◆ **Data in this exercise**:
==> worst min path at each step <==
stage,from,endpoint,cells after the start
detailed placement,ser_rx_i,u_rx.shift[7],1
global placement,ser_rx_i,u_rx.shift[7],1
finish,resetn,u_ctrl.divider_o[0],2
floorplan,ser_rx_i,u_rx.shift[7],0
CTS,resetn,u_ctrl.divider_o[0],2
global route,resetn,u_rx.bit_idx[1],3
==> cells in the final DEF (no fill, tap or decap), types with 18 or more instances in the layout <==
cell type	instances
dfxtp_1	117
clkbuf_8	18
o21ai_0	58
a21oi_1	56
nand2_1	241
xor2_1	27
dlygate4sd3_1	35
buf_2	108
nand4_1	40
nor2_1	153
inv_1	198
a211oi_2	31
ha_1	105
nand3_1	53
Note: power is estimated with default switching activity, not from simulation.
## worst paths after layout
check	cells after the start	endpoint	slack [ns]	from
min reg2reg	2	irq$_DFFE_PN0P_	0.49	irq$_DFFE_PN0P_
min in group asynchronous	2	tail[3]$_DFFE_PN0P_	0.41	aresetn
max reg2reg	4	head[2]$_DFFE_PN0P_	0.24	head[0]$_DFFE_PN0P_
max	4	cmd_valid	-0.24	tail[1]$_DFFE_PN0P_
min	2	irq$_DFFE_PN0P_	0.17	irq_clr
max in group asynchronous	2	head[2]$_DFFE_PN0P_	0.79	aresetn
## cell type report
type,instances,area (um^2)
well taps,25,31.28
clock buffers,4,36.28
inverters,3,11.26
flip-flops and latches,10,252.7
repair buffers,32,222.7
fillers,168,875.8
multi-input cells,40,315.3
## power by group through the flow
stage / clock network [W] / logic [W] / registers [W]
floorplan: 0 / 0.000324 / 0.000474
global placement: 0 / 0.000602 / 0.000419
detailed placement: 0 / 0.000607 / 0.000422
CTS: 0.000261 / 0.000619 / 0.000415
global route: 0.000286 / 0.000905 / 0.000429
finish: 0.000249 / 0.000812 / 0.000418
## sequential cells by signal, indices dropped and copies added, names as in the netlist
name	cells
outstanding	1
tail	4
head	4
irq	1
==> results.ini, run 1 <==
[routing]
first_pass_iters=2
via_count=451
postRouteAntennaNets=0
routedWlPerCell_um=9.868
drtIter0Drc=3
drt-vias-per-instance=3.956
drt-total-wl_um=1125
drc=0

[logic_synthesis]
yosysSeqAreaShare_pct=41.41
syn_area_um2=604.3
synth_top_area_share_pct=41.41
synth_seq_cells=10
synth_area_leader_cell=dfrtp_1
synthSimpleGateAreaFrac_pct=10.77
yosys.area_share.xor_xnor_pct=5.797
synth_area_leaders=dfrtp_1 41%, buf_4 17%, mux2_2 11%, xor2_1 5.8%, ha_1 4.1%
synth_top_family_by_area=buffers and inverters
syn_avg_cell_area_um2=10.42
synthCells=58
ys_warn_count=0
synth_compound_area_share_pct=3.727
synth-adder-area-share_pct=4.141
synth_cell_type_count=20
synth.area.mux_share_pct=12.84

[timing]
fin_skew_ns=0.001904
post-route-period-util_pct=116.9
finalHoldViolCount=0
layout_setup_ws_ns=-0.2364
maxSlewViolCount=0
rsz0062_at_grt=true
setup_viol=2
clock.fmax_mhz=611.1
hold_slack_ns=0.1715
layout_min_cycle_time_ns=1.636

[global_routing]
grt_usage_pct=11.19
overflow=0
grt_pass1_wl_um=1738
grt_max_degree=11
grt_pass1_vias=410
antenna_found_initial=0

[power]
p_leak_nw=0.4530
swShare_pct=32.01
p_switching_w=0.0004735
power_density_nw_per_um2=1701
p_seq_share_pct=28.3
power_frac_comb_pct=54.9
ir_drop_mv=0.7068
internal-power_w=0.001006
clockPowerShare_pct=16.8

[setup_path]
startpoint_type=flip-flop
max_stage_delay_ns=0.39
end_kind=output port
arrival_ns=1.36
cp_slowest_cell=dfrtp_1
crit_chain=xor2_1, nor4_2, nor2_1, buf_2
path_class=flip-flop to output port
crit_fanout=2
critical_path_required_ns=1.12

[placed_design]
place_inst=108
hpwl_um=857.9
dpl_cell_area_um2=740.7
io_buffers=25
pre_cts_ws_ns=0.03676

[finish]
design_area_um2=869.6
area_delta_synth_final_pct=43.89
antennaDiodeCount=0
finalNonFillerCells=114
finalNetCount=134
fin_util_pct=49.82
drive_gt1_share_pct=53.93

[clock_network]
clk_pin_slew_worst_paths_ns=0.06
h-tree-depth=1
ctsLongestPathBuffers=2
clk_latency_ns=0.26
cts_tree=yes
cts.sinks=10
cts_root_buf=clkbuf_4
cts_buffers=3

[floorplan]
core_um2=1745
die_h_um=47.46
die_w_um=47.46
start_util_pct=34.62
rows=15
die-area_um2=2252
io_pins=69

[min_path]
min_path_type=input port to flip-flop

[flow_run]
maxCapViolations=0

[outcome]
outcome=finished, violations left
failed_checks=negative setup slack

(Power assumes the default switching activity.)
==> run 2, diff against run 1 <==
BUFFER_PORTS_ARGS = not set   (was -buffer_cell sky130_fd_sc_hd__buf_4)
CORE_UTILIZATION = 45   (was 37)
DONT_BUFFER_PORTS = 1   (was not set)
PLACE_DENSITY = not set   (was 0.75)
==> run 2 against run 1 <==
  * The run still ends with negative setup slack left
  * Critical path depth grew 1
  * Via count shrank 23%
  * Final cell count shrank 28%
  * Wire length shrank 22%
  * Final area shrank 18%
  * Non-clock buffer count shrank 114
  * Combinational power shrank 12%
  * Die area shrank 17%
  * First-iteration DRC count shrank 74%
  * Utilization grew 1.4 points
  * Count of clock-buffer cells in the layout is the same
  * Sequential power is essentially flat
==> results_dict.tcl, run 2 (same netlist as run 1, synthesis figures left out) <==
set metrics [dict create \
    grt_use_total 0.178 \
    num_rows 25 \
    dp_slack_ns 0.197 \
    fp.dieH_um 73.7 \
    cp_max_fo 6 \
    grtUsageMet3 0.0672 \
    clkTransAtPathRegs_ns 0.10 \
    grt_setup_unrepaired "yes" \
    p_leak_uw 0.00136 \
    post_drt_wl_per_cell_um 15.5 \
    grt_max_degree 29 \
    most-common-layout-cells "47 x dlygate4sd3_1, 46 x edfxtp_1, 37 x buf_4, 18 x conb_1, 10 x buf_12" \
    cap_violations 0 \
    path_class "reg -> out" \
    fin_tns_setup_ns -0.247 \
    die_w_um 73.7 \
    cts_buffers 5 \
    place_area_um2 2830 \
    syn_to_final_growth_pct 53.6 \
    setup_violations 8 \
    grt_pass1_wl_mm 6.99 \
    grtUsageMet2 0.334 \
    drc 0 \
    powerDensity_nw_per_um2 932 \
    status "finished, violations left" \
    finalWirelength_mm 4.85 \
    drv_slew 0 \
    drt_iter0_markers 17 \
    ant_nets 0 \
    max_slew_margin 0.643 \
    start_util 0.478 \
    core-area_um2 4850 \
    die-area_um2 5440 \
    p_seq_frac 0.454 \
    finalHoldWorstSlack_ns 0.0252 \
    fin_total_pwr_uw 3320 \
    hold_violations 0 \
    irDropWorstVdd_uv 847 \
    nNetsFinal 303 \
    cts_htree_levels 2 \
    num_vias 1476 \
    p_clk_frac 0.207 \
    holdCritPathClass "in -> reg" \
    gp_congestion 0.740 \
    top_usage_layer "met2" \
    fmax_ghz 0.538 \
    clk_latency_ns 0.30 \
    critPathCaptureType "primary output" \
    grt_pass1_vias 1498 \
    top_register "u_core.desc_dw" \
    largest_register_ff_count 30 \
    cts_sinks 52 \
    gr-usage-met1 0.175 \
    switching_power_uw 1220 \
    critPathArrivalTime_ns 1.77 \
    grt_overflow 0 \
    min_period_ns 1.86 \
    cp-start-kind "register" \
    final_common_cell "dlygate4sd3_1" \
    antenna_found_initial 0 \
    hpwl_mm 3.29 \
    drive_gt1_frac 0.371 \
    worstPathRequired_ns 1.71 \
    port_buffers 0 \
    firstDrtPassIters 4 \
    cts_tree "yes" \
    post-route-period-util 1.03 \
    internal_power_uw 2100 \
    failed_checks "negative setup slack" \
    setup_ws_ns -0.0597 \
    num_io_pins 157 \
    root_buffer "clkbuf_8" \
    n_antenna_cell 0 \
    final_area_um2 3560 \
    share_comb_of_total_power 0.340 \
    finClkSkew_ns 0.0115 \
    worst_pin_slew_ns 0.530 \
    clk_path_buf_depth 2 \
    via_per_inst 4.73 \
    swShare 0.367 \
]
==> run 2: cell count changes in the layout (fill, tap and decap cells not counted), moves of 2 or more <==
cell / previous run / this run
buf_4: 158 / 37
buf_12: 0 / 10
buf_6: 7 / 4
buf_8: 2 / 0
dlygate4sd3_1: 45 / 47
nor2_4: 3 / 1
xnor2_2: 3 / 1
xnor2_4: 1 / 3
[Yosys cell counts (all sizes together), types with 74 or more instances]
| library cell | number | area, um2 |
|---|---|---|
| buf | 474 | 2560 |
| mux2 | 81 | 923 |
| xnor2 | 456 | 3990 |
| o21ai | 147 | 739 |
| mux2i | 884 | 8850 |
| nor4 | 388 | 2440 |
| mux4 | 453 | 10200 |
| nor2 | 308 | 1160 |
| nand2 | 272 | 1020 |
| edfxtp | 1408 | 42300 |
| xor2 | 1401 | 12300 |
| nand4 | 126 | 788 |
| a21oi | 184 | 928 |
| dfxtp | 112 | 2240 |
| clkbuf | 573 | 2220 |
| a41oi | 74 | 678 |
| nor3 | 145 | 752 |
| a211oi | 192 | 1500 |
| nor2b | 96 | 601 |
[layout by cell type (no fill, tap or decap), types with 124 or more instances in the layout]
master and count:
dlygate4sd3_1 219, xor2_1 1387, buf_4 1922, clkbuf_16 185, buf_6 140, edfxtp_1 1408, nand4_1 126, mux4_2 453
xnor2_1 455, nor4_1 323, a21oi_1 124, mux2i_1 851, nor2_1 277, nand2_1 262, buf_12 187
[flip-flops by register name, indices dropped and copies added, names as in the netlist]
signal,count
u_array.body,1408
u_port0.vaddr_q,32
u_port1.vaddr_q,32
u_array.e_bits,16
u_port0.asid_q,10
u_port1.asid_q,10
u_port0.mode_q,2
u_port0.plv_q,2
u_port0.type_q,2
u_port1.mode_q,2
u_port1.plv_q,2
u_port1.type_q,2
`src/logic/mipsParams.svh`:
```
`ifndef MIPS_PARAMS_SVH
`define MIPS_PARAMS_SVH

`define OPCODE_MSB 31
`define OPCODE_LSB 26
`define RS_MSB 25
`define RS_LSB 21
`define RT_MSB 20
`define RT_LSB 16
`define RD_MSB 15
`define RD_LSB 11
`define FUNCT_MSB 5
`define FUNCT_LSB 0

`define REG_RA 5'd31  // jal link register

`define STAGE_DECODE 0
`define STAGE_EXECUTE 1
`define STAGE_MEMORY 2
`define STAGE_WRITEBACK 3
`define STAGE_DEFAULT `STAGE_DECODE

`define NUM_SLOTS 3  // execute, memory, writeback

`define ALUSRC1_RS 1'b0
`define ALUSRC2_RT 2'b00
`define ALUSRC2_IMM_SHAMT 2'b01
`define ALUSRC_IGNORE 3'b000
`define REGSRC_ALU 2'd0
`define REGSRC_MEM 2'd1
`define REGSRC_PC 2'd2
`define REGSRC_IGNORE 2'd0
`define REGDST_RD 2'd0
`define REGDST_RT 2'd1
`define REGDST_RA 2'd2
`define REGDST_IGNORE 2'd0
`define REGWRITE_DISABLE 2'd0
`define REGWRITE_NOCOND 2'd1
`define DMOP_WORD 2'b01
`define MEMREAD 2'b01
`define MEMWRITE 2'b10
`define DMOP_IGNORE 4'b0000
`define BRANCH_DISABLE 2'd0
`define BRANCH_COND 2'd1
`define JUMP_DISABLE 2'd0
`define JUMP_INDEX 2'd1
`define JUMP_REG 2'd2
`define EXTOP_ZERO 2'd0
`define EXTOP_SIGN 2'd1
`define EXTOP_UPPER 2'd2
`define EXTOP_IGNORE 2'd0
`define ALUOP_ADD 4'd0
`define ALUOP_SUB 4'd1
`define ALUOP_OR 4'd2
`define ALUOP_IGNORE 4'd0
`define CMPOP_EQ 3'd1
`define CMPOP_IGNORE 3'd0
`define CMPSRC_RT 1'b1
`define CMPSRC_IGNORE 1'b0

`define T_USE_IGNORE 2'd3  // operand never read
`define T_NEW_IGNORE 2'd0  // nothing pending

`endif

```
`src/logic/mipsPkg.sv`:
```
`default_nettype none

package mipsPkg;

    typedef logic [31:0] instrWord_t;
    typedef logic [5:0]  opcode_t;
    typedef logic [5:0]  funct_t;
    typedef logic [4:0]  regIndex_t;

    // cycles until use or until result, same width for both
    typedef logic [1:0]  timing_t;

    typedef struct packed {
        logic [1:0] branch;
        logic [1:0] jump;
        logic       cmpSrc;
        logic [2:0] cmpOp;
        logic [1:0] extOp;
        logic [2:0] aluSrc;    // {src2, src1}
        logic [3:0] aluOp;
        logic [3:0] dmOp;      // {width, read/write}
        logic [1:0] regSrc;
        logic [1:0] regDst;
        logic [1:0] regWrite;
        timing_t    tUseRs;
        timing_t    tUseRt;
        timing_t    tNew;
    } ctrlBundle_t;

    // what the hazard unit needs from each older stage
    typedef struct packed {
        regIndex_t dest;       // 0 when nothing is written
        timing_t   tNew;
    } slotInfo_t;

    typedef enum logic [1:0] {
        fwdNone      = 2'd0,
        fwdExecute   = 2'd1,
        fwdMemory    = 2'd2,
        fwdWriteback = 2'd3
    } fwdSel_t;

endpackage

`default_nettype wire

```
`src/logic/controlDecoder.sv`:
```
`include "mipsParams.svh"
`default_nettype none

module controlDecoder #(
    parameter int PIPELINE = `STAGE_DEFAULT
) (
    input  wire mipsPkg::instrWord_t instr,
    output mipsPkg::ctrlBundle_t     ctrl
);
    import mipsPkg::*;

    // result distance from this stage
    localparam timing_t ALU_NEW = (PIPELINE < `STAGE_MEMORY) ?
        timing_t'(`STAGE_MEMORY - PIPELINE) : `T_NEW_IGNORE;
    localparam timing_t LOAD_NEW = (PIPELINE < `STAGE_WRITEBACK) ?
        timing_t'(`STAGE_WRITEBACK - PIPELINE) : `T_NEW_IGNORE;
    localparam timing_t LINK_NEW = (PIPELINE < `STAGE_EXECUTE) ?
        timing_t'(`STAGE_EXECUTE - PIPELINE) : `T_NEW_IGNORE;

    opcode_t   opcode;
    funct_t    funct;
    regIndex_t rt;
    logic      isNop;

    assign opcode = instr[`OPCODE_MSB:`OPCODE_LSB];
    assign funct  = instr[`FUNCT_MSB:`FUNCT_LSB];
    assign rt     = instr[`RT_MSB:`RT_LSB];
    assign isNop  = (opcode == '0) && (funct == '0) && (rt == '0);

    always_comb begin
        // idle bundle, each opcode overrides what it needs
        ctrl.branch   = `BRANCH_DISABLE;
        ctrl.jump     = `JUMP_DISABLE;
        ctrl.cmpSrc   = `CMPSRC_IGNORE;
        ctrl.cmpOp    = `CMPOP_IGNORE;
        ctrl.extOp    = `EXTOP_IGNORE;
        ctrl.aluSrc   = `ALUSRC_IGNORE;
        ctrl.aluOp    = `ALUOP_IGNORE;
        ctrl.dmOp     = `DMOP_IGNORE;
        ctrl.regSrc   = `REGSRC_IGNORE;
        ctrl.regDst   = `REGDST_IGNORE;
        ctrl.regWrite = `REGWRITE_DISABLE;
        ctrl.tUseRs   = `T_USE_IGNORE;
        ctrl.tUseRt   = `T_USE_IGNORE;
        ctrl.tNew     = `T_NEW_IGNORE;
        if (!isNop) begin
            case (opcode)
                6'b000000: begin
                    case (funct)
                        6'b100000: begin  // add
                            ctrl.aluSrc   = {`ALUSRC2_RT, `ALUSRC1_RS};
                            ctrl.aluOp    = `ALUOP_ADD;
                            ctrl.regSrc   = `REGSRC_ALU;
                            ctrl.regDst   = `REGDST_RD;
                            ctrl.regWrite = `REGWRITE_NOCOND;
                            ctrl.tUseRs   = 2'd1;
                            ctrl.tUseRt   = 2'd1;
                            ctrl.tNew     = ALU_NEW;
                        end
                        6'b100010: begin  // sub
                            ctrl.aluSrc   = {`ALUSRC2_RT, `ALUSRC1_RS};
                            ctrl.aluOp    = `ALUOP_SUB;
                            ctrl.regSrc   = `REGSRC_ALU;
                            ctrl.regDst   = `REGDST_RD;
                            ctrl.regWrite = `REGWRITE_NOCOND;
                            ctrl.tUseRs   = 2'd1;
                            ctrl.tUseRt   = 2'd1;
                            ctrl.tNew     = ALU_NEW;
                        end
                        6'b001000: ctrl.jump = `JUMP_REG;  // jr
                        default: ;
                    endcase
                end
                6'b001101: begin  // ori
                    ctrl.aluSrc   = {`ALUSRC2_IMM_SHAMT, `ALUSRC1_RS};
                    ctrl.extOp    = `EXTOP_ZERO;
                    ctrl.aluOp    = `ALUOP_OR;
                    ctrl.regSrc   = `REGSRC_ALU;
                    ctrl.regDst   = `REGDST_RT;
                    ctrl.regWrite = `REGWRITE_NOCOND;
                    ctrl.tUseRs   = 2'd1;
                    ctrl.tNew     = ALU_NEW;
                end
                6'b001111: begin  // lui
                    ctrl.aluSrc   = {`ALUSRC2_IMM_SHAMT, `ALUSRC1_RS};
                    ctrl.extOp    = `EXTOP_UPPER;
                    ctrl.aluOp    = `ALUOP_OR;
                    ctrl.regSrc   = `REGSRC_ALU;
                    ctrl.regDst   = `REGDST_RT;
                    ctrl.regWrite = `REGWRITE_NOCOND;
                    ctrl.tUseRs   = 2'd1;
                    ctrl.tNew     = ALU_NEW;
                end
                6'b100011: begin  // lw
                    ctrl.aluSrc   = {`ALUSRC2_IMM_SHAMT, `ALUSRC1_RS};
                    ctrl.extOp    = `EXTOP_SIGN;
                    ctrl.aluOp    = `ALUOP_ADD;
                    ctrl.dmOp     = {`DMOP_WORD, `MEMREAD};
                    ctrl.regSrc   = `REGSRC_MEM;
                    ctrl.regDst   = `REGDST_RT;
                    ctrl.regWrite = `REGWRITE_NOCOND;
                    ctrl.tUseRs   = 2'd1;
                    ctrl.tNew     = LOAD_NEW;
                end
                6'b101011: begin  // sw, store data needed one stage later
                    ctrl.aluSrc   = {`ALUSRC2_IMM_SHAMT, `ALUSRC1_RS};
                    ctrl.extOp    = `EXTOP_SIGN;
                    ctrl.aluOp    = `ALUOP_ADD;
                    ctrl.dmOp     = {`DMOP_WORD, `MEMWRITE};
                    ctrl.tUseRs   = 2'd1;
                    ctrl.tUseRt   = 2'd2;
                end
                6'b000100: begin  // beq
                    ctrl.aluSrc   = {`ALUSRC2_RT, `ALUSRC1_RS};
                    ctrl.branch   = `BRANCH_COND;
                    ctrl.cmpOp    = `CMPOP_EQ;
                    ctrl.cmpSrc   = `CMPSRC_RT;
                end
                6'b000011: begin  // jal
                    ctrl.jump     = `JUMP_INDEX;
                    ctrl.regSrc   = `REGSRC_PC;
                    ctrl.regDst   = `REGDST_RA;
                    ctrl.regWrite = `REGWRITE_NOCOND;
                    ctrl.tNew     = LINK_NEW;
                end
                default: ;  // unknown stays idle
            endcase
        end
    end

endmodule

`default_nettype wire

```
`src/logic/hazardPipeTop.sv`:
```
`include "mipsParams.svh"
`default_nettype none

module hazardPipeTop (
    input  wire logic                clk,
    input  wire logic                reset,
    input  wire mipsPkg::instrWord_t fetchInstr,
    output logic                     stall,
    output mipsPkg::fwdSel_t         fwdRs,
    output mipsPkg::fwdSel_t         fwdRt,
    output mipsPkg::instrWord_t      retireInstr
);
    import mipsPkg::*;

    regIndex_t decodeRs;
    regIndex_t decodeRt;
    timing_t   decodeUseRs;
    timing_t   decodeUseRt;

    wire instrWord_t [`NUM_SLOTS:0]   stageInstr;  // [0] is decode
    wire slotInfo_t  [`NUM_SLOTS-1:0] slotView;

    issueStage issueStage_inst (
        .clk,
        .reset,
        .fetchInstr,
        .stall,
        .decodeInstr(stageInstr[0]),
        .decodeRs,
        .decodeRt,
        .decodeUseRs,
        .decodeUseRt
    );

    for (genvar g = 0; g < `NUM_SLOTS; g++) begin : slotGen
        stageSlot #(
            .STAGE(`STAGE_EXECUTE + g)
        ) stageSlot_inst (
            .clk,
            .reset,
            .stall,
            .prevInstr(stageInstr[g]),
            .instr    (stageInstr[g+1]),
            .info     (slotView[g])
        );
    end

    hazardUnit hazardUnit_inst (
        .decodeRs,
        .decodeRt,
        .decodeUseRs,
        .decodeUseRt,
        .slotView,
        .stall,
        .fwdRs,
        .fwdRt
    );

    assign retireInstr = stageInstr[`NUM_SLOTS];

endmodule

`default_nettype wire

```
`src/logic/hazardUnit.sv`:
```
`include "mipsParams.svh"
`default_nettype none

module hazardUnit (
    input  wire mipsPkg::regIndex_t                  decodeRs,
    input  wire mipsPkg::regIndex_t                  decodeRt,
    input  wire mipsPkg::timing_t                    decodeUseRs,
    input  wire mipsPkg::timing_t                    decodeUseRt,
    input  wire mipsPkg::slotInfo_t [`NUM_SLOTS-1:0] slotView,
    output logic                                     stall,
    output mipsPkg::fwdSel_t                         fwdRs,
    output mipsPkg::fwdSel_t                         fwdRt
);
    import mipsPkg::*;

    logic stallRs;
    logic stallRt;

    // youngest matching slot wins, index 0 is execute
    function automatic fwdSel_t pickSource(
        input  regIndex_t                  idx,
        input  timing_t                    useTime,
        input  slotInfo_t [`NUM_SLOTS-1:0] view,
        output logic                       needStall
    );
        logic    hit;
        fwdSel_t sel;
        hit       = 1'b0;
        sel       = fwdNone;
        needStall = 1'b0;
        if (idx != '0 && useTime != `T_USE_IGNORE) begin
            for (int i = 0; i < `NUM_SLOTS; i++) begin
                if (!hit && view[i].dest == idx) begin
                    hit       = 1'b1;
                    needStall = view[i].tNew > useTime;
                    if (view[i].tNew == `T_NEW_IGNORE) begin
                        sel = fwdSel_t'(i + 1);  // value already computed
                    end
                end
            end
        end
        return sel;
    endfunction

    always_comb begin
        fwdRs = pickSource(decodeRs, decodeUseRs, slotView, stallRs);
        fwdRt = pickSource(decodeRt, decodeUseRt, slotView, stallRt);
    end

    assign stall = stallRs | stallRt;

    // decode reads nothing, so nothing can hold it
    always_comb begin
        noIdleStall: assert final (
            !(stall && decodeUseRs == `T_USE_IGNORE && decodeUseRt == `T_USE_IGNORE)
        ) else $error("stall raised with no operand in use");
    end

endmodule

`default_nettype wire

```
`src/logic/issueStage.sv`:
```
`include "mipsParams.svh"
`default_nettype none

module issueStage (
    input  wire logic                clk,
    input  wire logic                reset,
    input  wire mipsPkg::instrWord_t fetchInstr,
    input  wire logic                stall,
    output mipsPkg::instrWord_t      decodeInstr,
    output mipsPkg::regIndex_t       decodeRs,
    output mipsPkg::regIndex_t       decodeRt,
    output mipsPkg::timing_t         decodeUseRs,
    output mipsPkg::timing_t         decodeUseRt
);
    import mipsPkg::*;

    ctrlBundle_t decodeCtrl;

    always_ff @(posedge clk) begin
        if (reset) begin
            decodeInstr <= '0;  // nop
        end else if (!stall) begin
            decodeInstr <= fetchInstr;
        end
    end

    controlDecoder #(
        .PIPELINE(`STAGE_DECODE)
    ) controlDecoder_inst (
        .instr(decodeInstr),
        .ctrl (decodeCtrl)
    );

    assign decodeRs    = decodeInstr[`RS_MSB:`RS_LSB];
    assign decodeRt    = decodeInstr[`RT_MSB:`RT_LSB];
    assign decodeUseRs = decodeCtrl.tUseRs;
    assign decodeUseRt = decodeCtrl.tUseRt;

    // a stalled instruction must still be here next cycle
    holdOnStall: assert property (
        @(posedge clk) disable iff (reset) stall |=> $stable(decodeInstr)
    ) else $error("decode instruction changed under stall");

endmodule

`default_nettype wire

```
`src/logic/stageSlot.sv`:
```
`include "mipsParams.svh"
`default_nettype none

module stageSlot #(
    parameter int STAGE = `STAGE_EXECUTE
) (
    input  wire logic                clk,
    input  wire logic                reset,
    input  wire logic                stall,
    input  wire mipsPkg::instrWord_t prevInstr,
    output mipsPkg::instrWord_t      instr,
    output mipsPkg::slotInfo_t       info
);
    import mipsPkg::*;

    ctrlBundle_t slotCtrl;

    always_ff @(posedge clk) begin
        if (reset) begin
            instr <= '0;
        end else if (STAGE == `STAGE_EXECUTE && stall) begin
            instr <= '0;  // bubble behind the held decode
        end else begin
            instr <= prevInstr;
        end
    end

    // re-decode to learn the remaining distance
    controlDecoder #(
        .PIPELINE(STAGE)
    ) controlDecoder_inst (
        .instr(instr),
        .ctrl (slotCtrl)
    );

    always_comb begin
        case (slotCtrl.regDst)
            `REGDST_RD: info.dest = instr[`RD_MSB:`RD_LSB];
            `REGDST_RT: info.dest = instr[`RT_MSB:`RT_LSB];
            `REGDST_RA: info.dest = `REG_RA;
            default:    info.dest = '0;
        endcase
        if (slotCtrl.regWrite == `REGWRITE_DISABLE) begin
            info.dest = '0;  // stores and branches never match
        end
        info.tNew = slotCtrl.tNew;
    end

    destNeedsWrite: assert property (
        @(posedge clk) disable iff (reset)
        (info.dest != '0) |-> (slotCtrl.regWrite != `REGWRITE_DISABLE)
    ) else $error("slot %0d exposes a destination without a write", STAGE);

endmodule

`default_nettype wire
```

◆ **Action item**: Within the data above, the lines from the one with "finalNetCount=134" to the one with "setup slack left" must be repeated exactly; no other line belongs in the answer.

◆ **Finished task**:
finalNetCount=134
fin_util_pct=49.82
drive_gt1_share_pct=53.93

[clock_network]
clk_pin_slew_worst_paths_ns=0.06
h-tree-depth=1
ctsLongestPathBuffers=2
clk_latency_ns=0.26
cts_tree=yes
cts.sinks=10
cts_root_buf=clkbuf_4
cts_buffers=3

[floorplan]
core_um2=1745
die_h_um=47.46
die_w_um=47.46
start_util_pct=34.62
rows=15
die-area_um2=2252
io_pins=69

[min_path]
min_path_type=input port to flip-flop

[flow_run]
maxCapViolations=0

[outcome]
outcome=finished, violations left
failed_checks=negative setup slack

(Power assumes the default switching activity.)
==> run 2, diff against run 1 <==
BUFFER_PORTS_ARGS = not set   (was -buffer_cell sky130_fd_sc_hd__buf_4)
CORE_UTILIZATION = 45   (was 37)
DONT_BUFFER_PORTS = 1   (was not set)
PLACE_DENSITY = not set   (was 0.75)
==> run 2 against run 1 <==
  * The run still ends with negative setup slack left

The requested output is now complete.